Showing 5 changed files with 39 additions and 105 deletions.
diff --git a/xwiki-mysql-tomcat/Dockerfile b/xwiki-mysql-tomcat/Dockerfile
@@ -25,32 +25,29 @@ MAINTAINER Vincent Massol <[email protected]>
 
 # Install LibreOffice + other tools
 RUN apt-get update && \
-  apt-get -y upgrade && \
-  apt-get --no-install-recommends -y --force-yes install \
+  apt-get --no-install-recommends -y install \
     curl \
     libreoffice \
-    unzip && \
+    unzip \
+    libmysql-java && \
   rm -rf /var/lib/apt/lists/*
 
 # Install XWiki as the ROOT webapp context in Tomcat
 # Create the Tomcat temporary directory
 # Configure the XWiki permanent directory
 ENV XWIKI_VERSION=8.4.4
+ENV XWIKI_URL_PREFIX "http://maven.xwiki.org/releases/org/xwiki/enterprise/xwiki-enterprise-web/${XWIKI_VERSION}"

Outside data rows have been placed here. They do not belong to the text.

===== src/mnep_pkg.sv =====
`default_nettype none
// ----------------------------------------------------------------------------
// MIDI note event parser package
// Shared constants, types and the result record handed between stages.
// ----------------------------------------------------------------------------
package mnep_pkg;

  localparam int unsigned ByteW  = 8;
  localparam int unsigned NoteW  = 7;
  localparam int unsigned ChanW  = 5;
  localparam int unsigned TdataW = 16;

  // Upper nibbles of the status byte that matter here.
  localparam logic [3:0] KindNoteOff   = 4'h8;
  localparam logic [3:0] KindNoteOn    = 4'h9;
  localparam logic [3:0] KindPolyPress = 4'hA;
  localparam logic [3:0] KindCtrl      = 4'hB;
  localparam logic [3:0] KindProgram   = 4'hC;
  localparam logic [3:0] KindChanPress = 4'hD;
  localparam logic [3:0] KindPitchBend = 4'hE;

  // Whole system bytes with special handling.
  localparam logic [7:0] SysexStart   = 8'hF0;
  localparam logic [7:0] TimeCodeQtr  = 8'hF1;
  localparam logic [7:0] SongPosition = 8'hF2;
  localparam logic [7:0] SongSelect   = 8'hF3;
  localparam logic [7:0] SysexEnd     = 8'hF7;

  typedef struct packed {
    logic             valid;
    logic             is_note_on;
    logic [NoteW-1:0] note_number;
    logic [NoteW-1:0] note_velocity;
  } mnep_event_t;

endpackage
`default_nettype wire


===== src/mnep_in_stage.sv =====
`default_nettype none
// ----------------------------------------------------------------------------
// MIDI note event parser input stage
// Registers one incoming byte; takes a new one when empty or as the held byte moves on.
// ----------------------------------------------------------------------------
module mnep_in_stage
  import mnep_pkg::*;
(
  input  wire logic             clk_i,
  input  wire logic             rst_ni,
  input  wire logic             in_valid_i,
  output logic                  in_ready_o,
  input  wire logic [ByteW-1:0] in_byte_i,
  input  wire logic             advance_i,
  output logic                  held_valid_o,
  output logic [ByteW-1:0]      held_byte_o
);

  logic             valid_q, valid_d;
  logic [ByteW-1:0] byte_q;
  logic             load;

  assign in_ready_o = !valid_q || advance_i;
  assign load       = in_valid_i && in_ready_o;

  always_comb begin
    valid_d = valid_q;
    if (load) begin
      valid_d = 1'b1;
    end else if (advance_i) begin
      valid_d = 1'b0;
    end
  end

  always_ff @(posedge clk_i or negedge rst_ni) begin
    if (!rst_ni) begin
      valid_q <= 1'b0;
    end else begin
      valid_q <= valid_d;
    end
  end

  always_ff @(posedge clk_i) begin
    if (load) begin
      byte_q <= in_byte_i;
    end
  end

  assign held_valid_o = valid_q;
  assign held_byte_o  = byte_q;

endmodule
`default_nettype wire


===== src/mnep_parser.sv =====
`default_nettype none
// ----------------------------------------------------------------------------
// MIDI note event parser core
// Holds the parse state and the channel filter, decodes one byte per advance.
// ----------------------------------------------------------------------------
module mnep_parser
  import mnep_pkg::*;
(
  input  wire logic             clk_i,
  input  wire logic             rst_ni,
  input  wire logic             cfg_write_i,
  input  wire logic [ChanW-1:0] cfg_data_i,
  input  wire logic             advance_i,
  input  wire logic [ByteW-1:0] byte_i,
  output mnep_event_t           event_o
);

  typedef enum logic [5:0] {
    PhIdle    = 6'b000001,
    PhSkip    = 6'b000010,
    PhOnNote  = 6'b000100,
    PhOnVel   = 6'b001000,
    PhOffNote = 6'b010000,
    PhOffTail = 6'b100000
  } phase_e;

  phase_e           phase_q, phase_d;
  logic [1:0]       skip_q, skip_d;
  logic             sysex_q, sysex_d;
  logic [NoteW-1:0] pend_q, pend_d;
  logic [ChanW-1:0] chan_sel_q;

  logic [3:0] kind;
  logic [3:0] chan;
  logic       chan_match;
  logic [1:0] skip_dec;

  assign kind       = byte_i[7:4];
  assign chan       = byte_i[3:0];
  // A negative selection (sign bit set) accepts every channel.
  assign chan_match = chan_sel_q[ChanW-1] || (chan_sel_q[3:0] == chan);
  assign skip_dec   = (skip_q != 2'd0) ? (skip_q - 2'd1) : 2'd0;

  always_comb begin
    phase_d = phase_q;
    skip_d  = skip_q;
    sysex_d = sysex_q;
    pend_d  = pend_q;
    event_o = '0;

    case (phase_q)
      PhSkip: begin
        skip_d = skip_dec;
        if (skip_dec == 2'd0) begin
          phase_d = PhIdle;
        end
      end
      PhOnNote: begin
        pend_d  = byte_i[NoteW-1:0];
        phase_d = PhOnVel;
      end
      PhOnVel: begin
        phase_d               = PhIdle;
        event_o.valid         = 1'b1;
        event_o.note_number   = pend_q;
        // The full byte decides; a set top bit still counts as a note-on.
        event_o.is_note_on    = (byte_i != '0);
        event_o.note_velocity = byte_i[NoteW-1:0];
      end
      PhOffNote: begin
        pend_d              = byte_i[NoteW-1:0];
        phase_d             = PhOffTail;
        event_o.valid       = 1'b1;
        event_o.note_number = byte_i[NoteW-1:0];
      end
      default: begin
        // Idle and the note-off tail; in the tail a data byte is dropped, a status byte is parsed.
        phase_d = PhIdle;
        if (phase_q == PhOffTail && !byte_i[7]) begin
          phase_d = PhIdle;
        end else if (byte_i == SysexEnd) begin
          sysex_d = 1'b0;
        end else if (!sysex_q) begin
          case (kind)
            KindNoteOn: begin
              if (chan_match) begin
                phase_d = PhOnNote;
              end
            end
            KindNoteOff: begin
              if (chan_match) begin
                phase_d = PhOffNote;
              end
            end
            KindPolyPress, KindCtrl, KindPitchBend: begin
              phase_d = PhSkip;
              skip_d  = 2'd2;
            end
            KindProgram, KindChanPress: begin
              phase_d = PhSkip;
              skip_d  = 2'd1;
            end
            default: begin
              if (byte_i == TimeCodeQtr || byte_i == SongSelect) begin
                phase_d = PhSkip;
                skip_d  = 2'd1;
              end else if (byte_i == SongPosition) begin
                phase_d = PhSkip;
                skip_d  = 2'd2;
              end else if (byte_i == SysexStart) begin
                sysex_d = 1'b1;
              end
            end
          endcase
        end
      end
    endcase
  end

  always_ff @(posedge clk_i or negedge rst_ni) begin
    if (!rst_ni) begin
      phase_q    <= PhIdle;
      skip_q     <= 2'd0;
      sysex_q    <= 1'b0;
      pend_q     <= '0;
      chan_sel_q <= '1;
    end else begin
      if (cfg_write_i) begin
        chan_sel_q <= cfg_data_i;
      end
      if (advance_i) begin
        phase_q <= phase_d;
        skip_q  <= skip_d;
        sysex_q <= sysex_d;
        pend_q  <= pend_d;
      end
    end
  end

endmodule
`default_nettype wire


===== src/mnep_out_stage.sv =====
`default_nettype none
// ----------------------------------------------------------------------------
// MIDI note event parser output stage
// Result register that holds a note event until the sink takes it.
// ----------------------------------------------------------------------------
module mnep_out_stage
  import mnep_pkg::*;
(
  input  wire logic         clk_i,
  input  wire logic         rst_ni,
  input  wire mnep_event_t  event_i,
  input  wire logic         advance_i,
  output logic              free_o,
  output logic              out_valid_o,
  input  wire logic         out_ready_i,
  output mnep_event_t       event_o
);

  logic        valid_q, valid_d;
  mnep_event_t event_q;
  logic        load;

  assign free_o = !valid_q || out_ready_i;
  assign load   = advance_i && event_i.valid;

  always_comb begin
    valid_d = valid_q;
    if (load) begin
      valid_d = 1'b1;
    end else if (out_ready_i) begin
      valid_d = 1'b0;
    end
  end

  always_ff @(posedge clk_i or negedge rst_ni) begin
    if (!rst_ni) begin
      valid_q <= 1'b0;
    end else begin
      valid_q <= valid_d;
    end
  end

  always_ff @(posedge clk_i) begin
    if (load) begin
      event_q <= event_i;
    end
  end

  assign out_valid_o = valid_q;
  assign event_o     = event_q;

endmodule
`default_nettype wire


===== src/midi_note_event_parser_top.sv =====
`default_nettype none
// ----------------------------------------------------------------------------
// MIDI note event parser
// Turns a raw MIDI byte stream into note-on and note-off events.
// ----------------------------------------------------------------------------
// Path: an accepted byte sits in the input register, then is decoded into the
// result register, where the note event it completes is presented to the sink.
// Throughput: one byte per cycle; the input register frees as its byte is
// decoded, and decoding only waits while an unclaimed event blocks the result.
// Reset: asynchronous, active low; parse state goes idle, SysEx is cleared,
// and the channel filter returns to "accept every channel".
module midi_note_event_parser_top
  import mnep_pkg::*;
(
  input  wire logic              clk_i,
  input  wire logic              rst_ni,
  // Configuration: channel select, signed, 0..15, negative accepts all.
  input  wire logic              cfg_valid_i,
  output logic                   cfg_ready_o,
  input  wire logic [ChanW-1:0]  cfg_data_i,
  // Byte stream in.
  input  wire logic              s_axis_tvalid,
  output logic                   s_axis_tready,
  input  wire logic [ByteW-1:0]  s_axis_tdata,   // [7:0] midi_byte
  // Note events out.
  output logic                   m_axis_tvalid,
  input  wire logic              m_axis_tready,
  output logic [TdataW-1:0]      m_axis_tdata,   // [6:0] note_number,
                                                 // [13:7] note_velocity, rest 0
  output logic                   m_axis_tuser    // [0] is_note_on
);

  logic             held_valid;
  logic [ByteW-1:0] held_byte;
  logic             out_free;
  logic             advance;
  mnep_event_t      dec_event;
  mnep_event_t      out_event;

  // The channel register may be written at any time; the user is to write it only
  // while no request is in flight, as the block itself does not enforce this.
  assign cfg_ready_o = 1'b1;

  // A held byte is decoded whenever the result register can take whatever
  // it produces. Bytes that produce nothing could go even without that, but
  // tying them together keeps the control to a single condition.
  assign advance = held_valid && out_free;

  mnep_in_stage u_in_stage (
    .clk_i        (clk_i),
    .rst_ni       (rst_ni),
    .in_valid_i   (s_axis_tvalid),
    .in_ready_o   (s_axis_tready),
    .in_byte_i    (s_axis_tdata),
    .advance_i    (advance),
    .held_valid_o (held_valid),
    .held_byte_o  (held_byte)
  );

  mnep_parser u_parser (
    .clk_i       (clk_i),
    .rst_ni      (rst_ni),
    .cfg_write_i (cfg_valid_i && cfg_ready_o),
    .cfg_data_i  (cfg_data_i),
    .advance_i   (advance),
    .byte_i      (held_byte),
    .event_o     (dec_event)
  );

  mnep_out_stage u_out_stage (
    .clk_i       (clk_i),
    .rst_ni      (rst_ni),
    .event_i     (dec_event),
    .advance_i   (advance),
    .free_o      (out_free),
    .out_valid_o (m_axis_tvalid),
    .out_ready_i (m_axis_tready),
    .event_o     (out_event)
  );

  // Pack the event: note in the low bits, velocity above it, zero padding.
  assign m_axis_tdata = {
    {(TdataW - 2 * NoteW){1'b0}},
    out_event.note_velocity,
    out_event.note_number
  };
  assign m_axis_tuser = out_event.is_note_on;

endmodule
`default_nettype wire

===== config.mk =====
export PLATFORM = sky130hd
export DESIGN_NAME = midi_note_event_parser_top
export DESIGN_NICKNAME = d
export VERILOG_FILES = /design/src/mnep_pkg.sv /design/src/mnep_in_stage.sv /design/src/mnep_parser.sv /design/src/mnep_out_stage.sv /design/src/midi_note_event_parser_top.sv
export SDC_FILE = /design/constraint.sdc
export NUM_CORES = 1
export LEC_CHECK = 0
export ABC_AREA = 1
export BUFFER_PORTS_ARGS = -buffer_cell sky130_fd_sc_hd__buf_4
export CELL_PAD_IN_SITES_DETAIL_PLACEMENT = 1
export CELL_PAD_IN_SITES_GLOBAL_PLACEMENT = 1
export CORE_ASPECT_RATIO = 1.4
export CORE_MARGIN = 8
export CORE_UTILIZATION = 42
export CTS_CLUSTER_SIZE = 24
export DETAILED_ROUTE_END_ITERATION = 6
export GPL_ROUTABILITY_DRIVEN = 0
export GPL_TIMING_DRIVEN = 0
export PLACE_DENSITY = 0.89
export SLEW_MARGIN = 0
export SYNTH_ARGS = -nofsm -noshare
export SYNTH_HDL_FRONTEND = slang
export SYNTH_SLANG_ARGS = --single-unit

===== constraint.sdc =====
create_clock -name clk_i -period 2.5 [get_ports clk_i]
set_input_delay 0.5 -clock clk_i [delete_from_list [all_inputs] [get_ports clk_i]]
set_output_delay 0.5 -clock clk_i [all_outputs]
set_load 0.05 [all_outputs]

After elaboration in Yosys (flattened, before gate mapping)
Index checks and enable logic that the tools add are counted.

Register bits after elaboration: 46. Input port bits: 18. Output and inout bits: 20.

$add $sub $neg: 1. Eq/ne operators: 23. Muxes and demuxes: 30. Bitwise operators: 3. Reductions and logical operators: 30.

Operator list (count): 8-bit equality test (second input constant) (5); 6-bit two-way mux (5); 4-bit equality test (second input constant) (7); 6-bit one-hot mux with 4 select lines (1); 6-bit one-hot mux with 3 select lines (1); 2-bit two-way mux (7); 7-bit one-hot mux with 2 select lines (1); 1-bit two-way mux (11); 8-bit nonzero test (1); 2-bit OR reduction (4); 7-bit AND reduction (1); 7-bit OR reduction (1); 6-bit by 2-bit equality test with 1-bit output (second input constant) (1); 6-bit by 3-bit equality test with 1-bit output (second input constant) (1); 6-bit by 4-bit equality test with 1-bit output (second input constant) (1); 6-bit by 5-bit equality test with 1-bit output (second input constant) (1); 6-bit equality test (second input constant) (1); 2-bit inequality test (second input constant) (3); 2-bit one-hot mux with 3 select lines (1); 2-bit nonzero test (3); 3-bit OR reduction (2); 5-bit two-way mux (1); 5-bit nonzero test (1); 5-bit OR reduction (1); other kinds (13) (25).

Logic depth before layout (Yosys ltp)
Gate-level depths: netlist (run 1).

Depth in word-level cells: 8. Mapped depth: 10. Gate-level depth less buffers: 10.

Modules after synthesis
A second synthesis (run 1) with hierarchy kept.

Cells, all modules: 233. Area total of the unflattened synthesis: 2194.6 µm².

By module, submodules not included: mnep_parser (instances 1, cells an instance 190, area each 1342.5 µm²); mnep_out_stage (instances 1, cells an instance 22, area each 529.3 µm²); mnep_in_stage (instances 1, cells an instance 14, area each 285.3 µm²); midi_note_event_parser_top (instances 1, cells an instance 7, area each 37.5 µm²).

Least setup slack after synthesis (run 1)
OpenSTA, ideal clock, no wires.

Path type: register to register. Start point: reg u_out_stage.valid_q (netlist: u_out_stage.out_valid_o). End point: reg u_out_stage.event_q (netlist bit u_out_stage.event_o[0]) (enable). Setup time: 0.386 ns. Data arrival time: 1.662 ns. Required time: 2.114 ns. Path slack: 0.452 ns. Stages on the path, launching flop included: 4. Buffers on the path: 0. Cell sequence: dfrtp_1 -> a21oi_4 -> inv_1 -> nor2_1.

Longest elaborated chain between the ends: 4.

RTL lines: from (decl) (RTL line mnep_out_stage.sv:19) `logic valid_q, valid_d;`; from (signal assigned) (RTL line mnep_out_stage.sv:39) `valid_q <= valid_d;`; 1-bit logical NOT (RTL line mnep_out_stage.sv:23) `assign free_o = !valid_q || out_ready_i;`; 1-bit logical OR (RTL line mnep_out_stage.sv:23); 1-bit logical AND (RTL line midi_note_event_parser_top.sv:47) `assign advance = held_valid && out_free;`; 1-bit logical AND (RTL line mnep_out_stage.sv:24) `assign load = advance_i && event_i.valid;`; net u_out_stage.load (RTL line mnep_out_stage.sv:21) `logic load;`; to (signal assigned) (RTL line mnep_out_stage.sv:45) `event_q <= event_i;`; to (decl) (RTL line mnep_out_stage.sv:20) `mnep_event_t event_q;`.

The timed path passes the listed nets, and every way through them passes these cells. A chain may end at the register's enable or synchronous reset.

Worst setup path after layout (run 1)
Start point: reg u_parser.phase_q[4]. End point: reg u_out_stage.event_q (netlist bit u_out_stage.event_o[14]) (enable).

Longest elaborated chain between the ends: 4.

RTL lines: from (decl) (RTL line mnep_parser.sv:27) `phase_e phase_q, phase_d;`; from (signal assigned) (RTL line mnep_parser.sv:122) `phase_q <= PhIdle;`; from (signal assigned) (RTL line mnep_parser.sv:132) `phase_q <= phase_d;`; 6-bit by 4-bit equality test with 1-bit output / 6-bit by 5-bit equality test with 1-bit output (equally long branches) (RTL line mnep_parser.sv:51) `case (phase_q)`; 2-bit OR reduction (no source line) (*); 1-bit two-way mux (*) (RTL line mnep_parser.sv:51); 1-bit logical AND (*) (RTL line mnep_out_stage.sv:24); net u_out_stage.load (RTL line mnep_out_stage.sv:21).

Mark *: on every way through the listed nets, which the timed path passes. The rest lies on a longest branch.

==> results.rst, run 1 <==
.. list-table::
   :header-rows: 1

   * - Metric
     - Value
   * - Number of flops mapped to enable cells by yosys
     - 23
   * - Leftover overflow at the end of global routing
     - 0
   * - Routed WL per cell
     - 13.8 µm
   * - Antenna violations before repair
     - 0
   * - Run status
     - finished clean
   * - Final worst clock skew
     - around 0.0084 ns
   * - Peak clock frequency supported by timing
     - between 400 and 500 MHz
   * - Post-synthesis sequential area ratio
     - 0.568
   * - First DRT Iteration DRCs
     - 80
   * - Buffers plus inverters on the worst setup path
     - 1
   * - Layout Area Growth over Synthesis
     - 19.1%
   * - Worst hold slack
     - 0.0621 ns
   * - Cell Chain, Critical Path
     - nor2_2 -> nand4_2 -> nand2_1 -> inv_1 -> nor2_2
   * - Overall die height
     - slightly above 100 µm
   * - Number of max-cap violations
     - 0
   * - Crit path arrival time
     - about 2.1 ns
   * - Via count of the first global-routing pass
     - 1787
   * - Die Area
     - approximately 0.0080 mm²
   * - Number of cells produced by synthesis
     - 234
   * - Leakage power of the design
     - 1.19 nW
   * - Fin. Hold Viols
     - 0
   * - Dominant synthesized flop cell
     - edfxtp_1
   * - First-pass GRT wire length
     - about 8000 µm
   * - Die extent in x
     - 77.8 µm
   * - Total Power Consumption
     - between 1.5 and 2 mW
   * - CTS Sinks
     - 46
   * - Family with the most delay on the worst path
     - simple AND/OR/NAND/NOR gates
   * - Number of buffers between clock root and the deepest sink
     - 2
   * - Post-synthesis cell area
     - between 0.002 and 0.0025 mm²
   * - Routed Wire Length
     - ~4700 µm
   * - Post-detailed-route count of antenna-violating nets
     - 0
   * - Count of fill cells added during filler insertion
     - between 600 and 700
   * - Master cell of the clock root buffer
     - clkbuf_8
   * - Maximum fanout along the worst path
     - 15
   * - HPWL Detailed
     - about 3700 µm
   * - Hold-fix buffers at CTS
     - 0
   * - Worst-Skew Late Latency
     - 0.31 ns
   * - TritonCTS clock tree
     - yes
   * - Overall via count from detail_route
     - approximately 1700
   * - Total global routing track utilization
     - 0.126
   * - Peak VDD IR
     - just under 0.4 mV
   * - Net total in the final layout
     - between 200 and 300
   * - Critical path type
     - register to register
   * - Antenna diodes
     - 0
   * - Clock buffer count from CTS
     - 5
   * - CORE AREA
     - 0.00516 mm²
   * - Number of storage elements in the synthesis netlist
     - 46
   * - Unique masters post-synth
     - 30
   * - Cell count after placement
     - 334
   * - Maximum number of pins on one net before global-route repair
     - 24
   * - First drt pass iteration count
     - 4
   * - Cell mode on critical path
     - nor2_2
   * - Element type at the critical path end
     - register
   * - Number of gates given a new drive strength after cts
     - 1
   * - Number of warnings reported in the yosys synthesis log
     - 0
   * - CP Launch Type
     - register
   * - Post-Syn Area per Cell
     - 9.58 µm²
   * - Initial cell density of the core
     - 0.435
   * - HP Class
     - primary input to asynchronous set/reset pin
   * - Critical-path cell with the highest stage delay
     - nor2_2
   * - Pwr/cell area
     - ~630 mW/mm²
   * - Share of layout cells above drive strength 1
     - 0.344
   * - Max-Slew Margin vs Limit
     - 0.491
   * - Setup Buffers After CTS
     - 0
   * - Final Non-Filler Cells
     - around 340
   * - Proportion of synthesized flip-flops having asynchronous set or reset
     - 0.500
   * - DR DRC count
     - 0
   * - Num ports
     - 38
   * - Shortest clock period the worst path allows after layout
     - between 2 and 2.5 ns
   * - Part of the cycle the worst path needs
     - 0.872
   * - Final Max Slew Viols
     - 0
   * - H-tree levels
     - 2
   * - Data required time of the critical path
     - 2.44 ns
   * - I/O Buffers
     - 33
   * - Register clock-pin slew on the reported worst setup and hold paths
     - roughly 0.09 ns
   * - Placed instance area
     - between 0.002 and 0.003 mm²
   * - Count of endpoints failing setup in the final report
     - 0
   * - Total non-filler cell area in the finished layout
     - about 0.0027 mm²
   * - Avg Vias per Cell
     - ~4.9
   * - Measured slew at the worst slew-check pin
     - ~0.76 ns
   * - Peak per-stage delay on the critical path
     - about 0.58 ns
   * - Unrepaired setup endpoints after global routing
     - no
   * - FP Rows
     - 31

+ENV XWIKI_DOWNLOAD_SHA256 b414edb4527e3d8b27c40a8c3f2f09423980de7963207b7dc89da71d14e7fb23
 RUN rm -rf /usr/local/tomcat/webapps/* && \
   mkdir -p /usr/local/tomcat/temp && \
   mkdir -p /usr/local/xwiki/data && \
-  curl -L "http://download.forge.ow2.org/xwiki/xwiki-enterprise-web-${XWIKI_VERSION}.war" -o xwiki.war && \ 
+  curl -fSL "${XWIKI_URL_PREFIX}/xwiki-enterprise-web-${XWIKI_VERSION}.war" -o xwiki.war && \
+  echo "$XWIKI_DOWNLOAD_SHA256 xwiki.war" | sha256sum -c - && \
   unzip -d /usr/local/tomcat/webapps/ROOT xwiki.war && \
   rm -f xwiki.war
 
-# Download the MySQL JDBC driver and install it in the XWiki webapp
-ENV MYSQL_DRIVER_VERSION=5.1.38
-RUN curl -L https://dev.mysql.com/get/Downloads/Connector-J/mysql-connector-java-${MYSQL_DRIVER_VERSION}.tar.gz \
-    -o mysql-connector-java-${MYSQL_DRIVER_VERSION}.tar.gz && \
-  tar xvf mysql-connector-java-${MYSQL_DRIVER_VERSION}.tar.gz \
-    mysql-connector-java-${MYSQL_DRIVER_VERSION}/mysql-connector-java-${MYSQL_DRIVER_VERSION}-bin.jar -O > \
-    /usr/local/tomcat/webapps/ROOT/WEB-INF/lib/mysql-connector-java-${MYSQL_DRIVER_VERSION}-bin.jar && \
-  rm -f mysql-connector-java-${MYSQL_DRIVER_VERSION}.tar.gz
+# Copy the MySQL JDBC driver in the XWiki webapp
+RUN cp /usr/share/java/mysql-connector-java-*.jar /usr/local/tomcat/webapps/ROOT/WEB-INF/lib/
 
 # Configure Tomcat. For example set the memory for the Tomcat JVM since the default value is too small for XWiki
 COPY tomcat/setenv.sh /usr/local/tomcat/bin/
@@ -60,25 +57,18 @@ ENV MYSQL_DATABASE=xwiki
 COPY xwiki/hibernate.cfg.xml /usr/local/tomcat/webapps/ROOT/WEB-INF/hibernate.cfg.xml
 
 # Set a specific distribution id in XWiki for this docker packaging.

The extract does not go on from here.